Cross-Source Analysis of EMR Hive Data

Download

Focus Mode

Font Size

Last updated: 2026-07-16 14:19:48

Data Lake Compute allows you to configure an EMR Hive data source for multi-source federated data analysis.
Note：
This feature is currently not supported for the standard Presto engine. Please use a SuperSQL engine or the Standard Spark engine for analysis.
The SuperSQL engine and Presto engine have been deprecated and is only available for existing users.
Preparations
Get the EMR Hive address.
Use an account with the permission to create data catalogs. For more information on permissions, see Permission Overview.
Creating an EMR Hive data source
1. Log in to the Data Lake Compute console and select the service region.
2. Select Data Explore on the left sidebar, click + in the Database & table column, and select Create data catalog.
﻿
3. Go to Data Catalog Configuration, select EMR Hive (HDFS) for Connection type and select the target EMR instance. The VPC information, Hive access address, Cluster name, and Node will be populated by default after the instance is selected. Hive versions supported by EMR Hive are 2.3.5, 2.3.7, 3.1.1, and 3.1.2.
Note: 
Relevant permissions are required for you to select the EMR Hive instance.
﻿
4. Click Next to proceed to the network configuration. Only the selected data engines can read data under this data catalog. Both SparkSQL and Presto private engines are supported. If there is no engine, create one on the Data engine page.
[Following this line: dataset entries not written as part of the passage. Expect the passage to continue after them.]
Context: an optimization exercise on an open-source flow, tuned for small area. The choices shown serve that exercise and are no tape-out recipe. At most, simulation tests tie the RTL to the original design; equivalence was not proved.

== job 101 ==
## pcodec
module pcodec (
  input  wire        clk,
  input  wire        rst,
  input  wire        start,
  input  wire [7:0]  op,
  input  wire [19:0] a_len,
  input  wire [19:0] out_cap,
  output wire        busy,
  output wire        done,
  output wire        fatal,
  output wire [3:0]  err,
  output wire [19:0] err_off,
  output wire [19:0] out_len,
  output wire        in_re,
  output wire [19:0] in_addr,
  input  wire [7:0]  in_rdata,
  output wire        out_we,
  output wire [19:0] out_addr,
  output reg  [7:0]  out_wdata
);
  localparam integer G  = 2;           
  localparam integer P  = 20 / G;      
  localparam integer BD = 8 / G;       
  localparam integer PW = (P > 8) ? 4 : (P > 4) ? 3 : 2;
  localparam [PW-1:0] PL = P - 1;
  localparam [4:0] S_IDLE = 5'd0,  S_DONE = 5'd1,
                   C_INIT = 5'd2,  C_SC   = 5'd3,  C_EW   = 5'd4,  C_RA   = 5'd5,
                   C_RB   = 5'd6,  C_CD   = 5'd7,  C_HC   = 5'd8,  C_SB   = 5'd9,
                   C_OPN  = 5'd10, C_SW   = 5'd11,
                   D_INIT = 5'd12, D_SECT = 5'd13, D_H0   = 5'd14, D_H1   = 5'd15,
  ...
For scale: roughly 1100 cells after synthesis, about 170 flip-flops, roughly 160 I/O pins, ~8800 µm² of cells after synthesis.
export LEC_CHECK = 0
export ABC_AREA = 1
export CAP_MARGIN = 20
export CORE_MARGIN = 2
export CORE_UTILIZATION = 40
export SLEW_MARGIN = 20
create_clock -name core_clock -period 10.0 [get_ports {clk}]
standard.sh (not shown) runs the stock make flow with config.mk's settings and CLKGATE_MAP_FILE= SYNTH_SCRIPT=/design/flow/synth_recipe.tcl, a recipe that flattens the netlist after the stock synthesis.
==> flow/flow/run.sh <==
#!/bin/bash
set -euo pipefail
export BUFFER_PORTS_ARGS="-buffer_cell sky130_fd_sc_hd__buf_1"
export CTS_ARGS="-sink_clustering_enable -repair_clock_nets -dont_use_dummy_load -buf_list {sky130_fd_sc_hd__clkbuf_4 sky130_fd_sc_hd__clkbuf_8}"
bash standard.sh finish > standard_flow.log 2>&1
Job 101 finished all stages; the layout is clean.
[inputs] job 102 vs job 101
--- a/flow/design.v
+++ b/flow/design.v
@@ -204,19 +204,19 @@
       C_INIT, C_SB: rc_ld = 1'b1;
       C_SC: begin
         if (p1) begin
           if (cat_new | cat_lb) rc_set = 1'b1;
           else if (cat_sec | cat_m) rc_ci = 1'b1;
         end else if (f3) rc_ld = 1'b1;
       end
-      D_I2: begin rc_ld = 1'b1; rc_ldd = (ph >= 1 && ph <= BD) ? B[G-1:0] : {G{1'b0}}; end
+      D_I2: begin rc_ld = 1'b1; rc_ldd = (ph >= 1 && ph <= BD) ? D[G-1:0] : {G{1'b0}}; end
       D_I3: begin
         rc_ld = 1'b1;
         rc_ldd = (ph >= 1 && ph <= BD) ? RC[G-1:0] :
-                 (ph >= BD + 1 && ph <= 2*BD) ? D[G-1:0] : {G{1'b0}};
+                 (ph >= BD + 1 && ph <= 2*BD) ? B[G-1:0] : {G{1'b0}};
       end
       D_EM: rc_dec = 1'b1;
       default: ;
     endcase
   end
   wire         rc_c = p1 ? rc_ci : rc_cy;
   wire [G:0]   rc_t = dadd(RC[G-1:0], {G{rc_dec}}, rc_c);
@@ -280,15 +280,15 @@
       default: wr_en = 1'b0;
     endcase
   end
   assign out_we = p0 & wr_en & olt;
   wire wd_cd  = (st == C_CD);
   wire wd_hc  = (st == C_HC);
   wire wd_cst = (wd_cd & ~idx[2]) | (wd_hc & ((idx == 3'd0) | (mode == M_SPLIT)));
-  wire wd_b   = (wd_cd & (idx == 3'd7)) | (wd_hc & (idx == 3'd2)) | (st == D_EM);
+  wire wd_b   = (wd_cd & (idx == 3'd7)) | (wd_hc & (idx == 3'd2));
   wire wd_ff  = wd_hc & (idx != 3'd0);
   wire wd_one = wd_cd & (idx[2:1] == 2'd0);
   wire wd_five = wd_cd & (idx == 3'd1);
   wire [7:0] wd_k = {{5{wd_ff}}, wd_ff | wd_five, wd_ff, wd_ff | wd_one};
   always @(*) begin
     if (wd_cst) out_wdata = wd_k;
     else if (wd_b) out_wdata = B;
@@ -320,24 +320,24 @@
     ph <= (go | plast) ? {PW{1'b0}} : ph + 1'b1;
     case (st)
       C_SC: if (p1) begin
               D <= in_rdata;
               if (cat_new | cat_lb) B <= in_rdata;
               if (cat_sec) B <= sum;
             end
-      C_RB, C_SB, D_H2, D_I2, D_I4: if (p1) D <= in_rdata;
-      D_H1, D_I1, D_I3: if (p1) B <= in_rdata;
+      C_RB, C_SB, D_H2, D_I1, D_I3: if (p1) D <= in_rdata;
+      D_H1, D_I2, D_I4: if (p1) B <= in_rdata;
       D_DC: if (p1 && wp) D <= in_rdata;
-      D_EM: if (p1) B <= sum;
+      D_EM: if (p1) D <= sum;
       default: ;
     endcase
-    if (((st == D_H3) && ph < BD) || ((st == D_I2) && ph >= 1 && ph <= BD) ||
+    if (((st == D_H3) && ph < BD) || ((st == D_I3) && ph >= BD + 1 && ph <= 2*BD) ||
         (hc0sh && ph >= BD && ph < 2*BD))
       B <= {sh_in, B[7:G]};
-    if (((st == D_H3) && ph >= BD && ph < 2*BD) || ((st == D_I3) && ph >= BD + 1 && ph <= 2*BD) ||
+    if (((st == D_H3) && ph >= BD && ph < 2*BD) || ((st == D_I2) && ph >= 1 && ph <= BD) ||
         (hc0sh && ph < BD) ||
         ((st == C_CD) && (((idx == 3'd4) && ph >= 1 && ph <= BD) ||
                           ((idx == 3'd5) && ph >= BD + 1 && ph <= 2*BD))))
       D <= {sh_in, D[7:G]};
     if (st == C_SC && p1) begin
       wp   <= wp_sc;
       f3  <= cat_new | cat_lb;
--- outcome ---
Job 102 completed end to end with timing, DRC and antenna clean.
Fraction of area in non-clock buffers: job 102 > job 101
Re count of flip-flops with a built-in enable after synthesis: no difference whatsoever between job 101 and job 102.
Diff job 102..job 101 | total global routing overflow | unchanged
Summary of job 102 over job 101: per-cell routed wire length saw an increase; number of signal-net inverters in the final layout saw a decrease.
Compare job 102 and job 101 | synthesized area divided by synthesized cell count higher: job 101
[compare] base=job 101 new=job 102: sequential cell area share went up 0.20 points; clock-buffer cell count held; overall die area went down about 0.7%; proportion of layout cells with a drive suffix above 1 went down 1.1 points.
Synthesized cell count: job 101 vs job 102 — no meaningful difference
The RTL of job 101 was laid out without a check of its function.

==> afterwards: timing with drivers on the ports <==
How much do the figures lean on ideal ports? The routed layouts below were timed once more, with nothing changed but the port constraints.
Step 1 sets driving cells, clkbuf_16 on the clock port and buf_2 on the other inputs (assumed; they add their load-dependent delay and slew).
Step 2 also shifts input and output timing later by t, the mid clock arrival at the registers, as if the neighbouring blocks saw the same clock.
Slacks: no drivers / after step 1 / after step 2; pairs: no drivers / after step 1.
| run | t, ns | setup slack, ns | cell pins on the clock port's net |
|---|---|---|---|
| job 101 | 0.484 | 3.177 / 3.183 / 2.716 | 1 |
| job 102 | 0.504 | 3.261 / 3.261 / 2.817 | 1 |
After both steps setup and hold are still met in every run listed. For job 101, which loses most, drivers alone change the setup slack by +0.006 ns; drivers and shift together by -0.461 ns.
Context: an optimization exercise on an open-source flow, tuned for small area. The choices shown serve that exercise and are no tape-out recipe. Function was checked by simulation only, so behaviour that the tests miss may differ from the original. Power and IR drop assume default switching activity.

## flow/run.sh

```bash
#!/bin/bash
# synth_recipe.tcl (not shown) runs the flow's synth.tcl, then flattens the netlist and writes it again
# the make line also repeats each setting of config.mk as NAME=value (left out here)
make -C /OpenROAD-flow-scripts/flow DESIGN_CONFIG=/design/flow/config.mk WORK_HOME=/design/flow/orfs CLKGATE_MAP_FILE= SYNTH_SCRIPT=/design/flow/synth_recipe.tcl finish
```

## flow/config.mk

```make
export PLATFORM = sky130hd
export DESIGN_NAME = slink_engine
export DESIGN_NICKNAME = slink_engine
export VERILOG_FILES = /design/flow/design.v
export SDC_FILE = /design/flow/constraint.sdc
export NUM_CORES = 4
export LEC_CHECK = 0
export CAP_MARGIN = 20
export CORE_MARGIN = 2
export CORE_UTILIZATION = 40
export SLEW_MARGIN = 20
```

## flow/constraint.sdc

```tcl
create_clock -name core_clock -period 20.0 [get_ports {clk}]
set_input_delay 4.0000 -clock core_clock [delete_from_list [all_inputs] [get_ports {clk}]]
set_output_delay 4.0000 -clock core_clock [all_outputs]
set_load 0.01 [all_outputs]
```

## flow/design.v

```verilog
module slink_engine (
    input  wire         clk,
    input  wire         rst,           
    input  wire [31:0]  now,           
    input  wire         ev_valid,
    input  wire         ev_level,      
    input  wire [31:0]  ev_tick,
    input  wire         dec_en,
    input  wire         send_valid,
    input  wire [5:0]   send_len,
    input  wire [255:0] send_str,
    input  wire         hw_fail,
    output wire         tx,
    output reg          req_done,
    output reg  [1:0]   req_result,    
    output reg          send_ok,
    output reg          rx_byte_valid,
    output wire [7:0]   rx_byte,
    output reg          rx_stray_valid,
    output wire [2:0]   rx_stray_n,
    output reg          rx_frame_end
);
    localparam FIFO_CAP = 200;
    localparam [1:0] TX_IDLE  = 2'b00;
    localparam [1:0] TX_GUARD = 2'b01;
    localparam [1:0] TX_SPACE = 2'b10;
    localparam [1:0] TX_MARK  = 2'b11;
    function [31:0] sub32;           
        input [31:0] a;
        input [31:0] b;
        reg          bw;
        integer      k;
        begin
            bw = 1'b0;
            for (k = 0; k < 32; k = k + 1) begin
                sub32[k] = a[k] ^ b[k] ^ bw;
                bw       = (~a[k] & b[k]) | (~(a[k] ^ b[k]) & bw);
            end
        end
    endfunction
    function [14:0] dec15;           
        input [14:0] a;
        reg          bw;
        integer      k;
        begin
            bw = 1'b1;
            for (k = 0; k < 15; k = k + 1) begin
                dec15[k] = a[k] ^ bw;
                bw       = bw & ~a[k];
            end
        end
    endfunction
    function [7:0] inc8;             
        input [7:0] a;
        reg         cy;
        integer     k;
        begin
            cy = 1'b1;
            for (k = 0; k < 8; k = k + 1) begin
                inc8[k] = a[k] ^ cy;
                cy      = cy & a[k];
            end
        end
    endfunction
    reg         halted;
    wire        run = !halted && !hw_fail;
    reg [31:0]  last_interrupt_tick;
    reg [31:0]  last_falling_edge_tick;
    reg [7:0]   shreg;
    reg [2:0]   bit_cnt;
    reg         cnt_zero;
    reg         partial_frame;
    reg         q_gap [0:FIFO_CAP-1];
    reg         q_one [0:FIFO_CAP-1];
    reg [7:0]   q_rd;
    reg [7:0]   q_wr;
    reg         q_dir;           
    reg [1:0]   tx_state;
    reg [127:0] tx_bits;         
    reg [4:0]   tx_nbytes;
    reg [7:0]   tx_idx;          
    reg [14:0]  tx_timer;        
    assign tx         = (tx_state == TX_MARK);
    assign rx_byte    = shreg;
    assign rx_stray_n = bit_cnt;
    wire [31:0] idle_diff = sub32(now, last_falling_edge_tick);
    wire        bus_idle  = (|idle_diff[31:15]) || idle_diff[14:0] > 15'd21800;
    reg         parse_ok;
    reg [127:0] parse_bits;
    reg [7:0]   c;
    reg         hex;
    integer     i;
    always @(*) begin
        parse_ok   = !send_len[0] && (!send_len[5] || send_len[4:0] == 5'd0);
        parse_bits = 128'd0;
        for (i = 0; i < 32; i = i + 1) begin
            c   = send_str[8*i +: 8];
            hex = (c[7:4] == 4'h3 && c[3:0] <= 4'd9) ||
                  (c[7] == 1'b0 && c[6] && c[4:3] == 2'b00 &&
                   c[2:0] != 3'd0 && c[2:0] != 3'd7);
            if (i < send_len && !hex)
                parse_ok = 1'b0;
            parse_bits[127 - 4*i] = c[3] | c[6];
            parse_bits[126 - 4*i] = c[2] ^ (c[6] & c[1] & c[0]);
            parse_bits[125 - 4*i] = c[1] ^ (c[6] & c[0]);
            parse_bits[124 - 4*i] = c[0] ^ c[6];
        end
    end
    wire [31:0] since_last_edge = sub32(ev_tick, last_interrupt_tick);
    wire        ev_accept       = ev_valid && ((|since_last_edge[31:7]) || since_last_edge[6:0] >= 7'd100);
    wire [31:0] low_duration    = sub32(ev_tick, last_falling_edge_tick);
    wire        s_hi            = |low_duration[31:12];
    wire        s_gap           = s_hi || low_duration[11:0] >= 12'd2010;
    wire        s_one           = s_hi || low_duration[11:0] >= 12'd910;
    wire        q_push          = run && ev_accept && ev_level;
    wire        q_same    = (q_rd == q_wr);
    wire        q_empty   = q_same && !q_dir;
    wire        q_full    = q_same && q_dir;
    wire        head_gap  = q_gap[q_rd];
    wire        head_one  = q_one[q_rd];
    wire        dec_sample = run && dec_en && !q_empty;
    wire        dec_flush  = run && dec_en && q_empty && partial_frame && bus_idle;
    wire        q_pop      = dec_sample;
    wire        cnt_nz     = !cnt_zero && bit_cnt != 3'd0;
    wire [7:0]  q_rd_inc = (q_rd == FIFO_CAP - 1) ? 8'd0 : inc8(q_rd);
    wire [7:0]  q_wr_inc = (q_wr == FIFO_CAP - 1) ? 8'd0 : inc8(q_wr);
    wire        tx_busy   = (tx_state != TX_IDLE) || !bus_idle;
    wire        send_acc  = run && send_valid && parse_ok && !tx_busy;
    wire        tx_seg_end = (tx_timer == 15'd0);
    wire        tx_last    = (tx_idx == {tx_nbytes, 3'b000});
    wire        tx_bit     = tx_bits[~tx_idx[6:0]];
    always @(posedge clk) begin
        if (q_push)
            {q_gap[q_wr], q_one[q_wr]} <= {s_gap, s_one};
        if (send_acc)
            tx_bits <= parse_bits;
        req_result <= {parse_ok && tx_busy, !parse_ok};
        if (rst) begin
            halted                 <= 1'b0;
            last_interrupt_tick    <= 32'd0;
            last_falling_edge_tick <= 32'd0;
            cnt_zero               <= 1'b1;
            partial_frame          <= 1'b0;
            q_rd                   <= 8'd0;
            q_wr                   <= 8'd0;
            q_dir                  <= 1'b0;
            tx_state               <= TX_IDLE;
            req_done               <= 1'b0;
            send_ok                <= 1'b0;
            rx_byte_valid          <= 1'b0;
            rx_stray_valid         <= 1'b0;
            rx_frame_end           <= 1'b0;
        end else begin
            if (hw_fail)
                halted <= 1'b1;
            req_done       <= run && send_valid;
            send_ok        <= run && tx_state == TX_GUARD && tx_seg_end;
            rx_byte_valid  <= dec_sample && !head_gap && !cnt_zero && bit_cnt == 3'd7;
            rx_stray_valid <= (dec_flush || (dec_sample && head_gap)) && cnt_nz;
            rx_frame_end   <= dec_flush;
            if (dec_sample && !head_gap) begin
                partial_frame <= 1'b1;
                shreg         <= {shreg[6:0], head_one};
                bit_cnt       <= cnt_zero ? 3'd1 : {bit_cnt[2] ^ (bit_cnt[1] & bit_cnt[0]), bit_cnt[1] ^ bit_cnt[0], ~bit_cnt[0]};
                cnt_zero      <= 1'b0;
            end else if (dec_sample || dec_flush) begin
                cnt_zero      <= 1'b1;
            end
            if (dec_flush)
                partial_frame <= 1'b0;
            if (q_push)
                q_wr <= q_wr_inc;
            if (q_pop || (q_push && q_full))
                q_rd <= q_rd_inc;
            if (q_push && !q_pop)
                q_dir <= 1'b1;
            else if (q_pop && !q_push)
                q_dir <= 1'b0;
            if (run && ev_accept) begin
                last_interrupt_tick <= ev_tick;
                if (!ev_level)
                    last_falling_edge_tick <= ev_tick;
            end
            if (send_acc) begin
                tx_state  <= TX_MARK;
                tx_nbytes <= send_len[5:1];
                tx_idx    <= 8'd0;
                tx_timer  <= 15'd2399;
            end else if (run && tx_state != TX_IDLE) begin
                if (!tx_seg_end) begin
                    tx_timer <= dec15(tx_timer);
                end else if (tx_state == TX_MARK) begin
                    tx_state <= TX_SPACE;
                    tx_timer <= 15'd599;
                end else if (tx_state == TX_GUARD) begin
                    tx_state <= TX_IDLE;
                end else if (tx_last) begin
                    tx_state <= TX_GUARD;
                    tx_timer <= 15'd19999;
                end else begin
                    tx_state <= TX_MARK;
                    tx_timer <= tx_bit ? 15'd1199 : 15'd599;
                    tx_idx   <= inc8(tx_idx);
                end
            end
        end
    end
endmodule
```

==> results.txt <==
-- metrics by stage --
step | instance area, sq um | hold WS, ns
after CTS | 39700 | 0.455
after floorplan | 32800 | 0.436
after global routing | 39700 | 0.465
after global placement | 37500 | 0.442
final | 39700 | 0.453
after detailed placement | 37500 | 0.439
For more information on the purchase process, see Purchasing Private Data Engine.
Note: 
The IP range of the selected data engine cannot be the same as that of the EMR instance; otherwise, a network conflict will occur, and you cannot query or analyze data.
5. Click Confirm.
Querying the EMR Hive data
After the data catalog is created, you can switch to it from the Data catalog menu on the Data Explore page.
﻿
At this point, you can query and analyze the data catalog with SQL statements.
Select the data engine bound when the data catalog is created and click Run to get the query result.
Note: 
To change the bound engine, you can switch directly from the bound data engine section.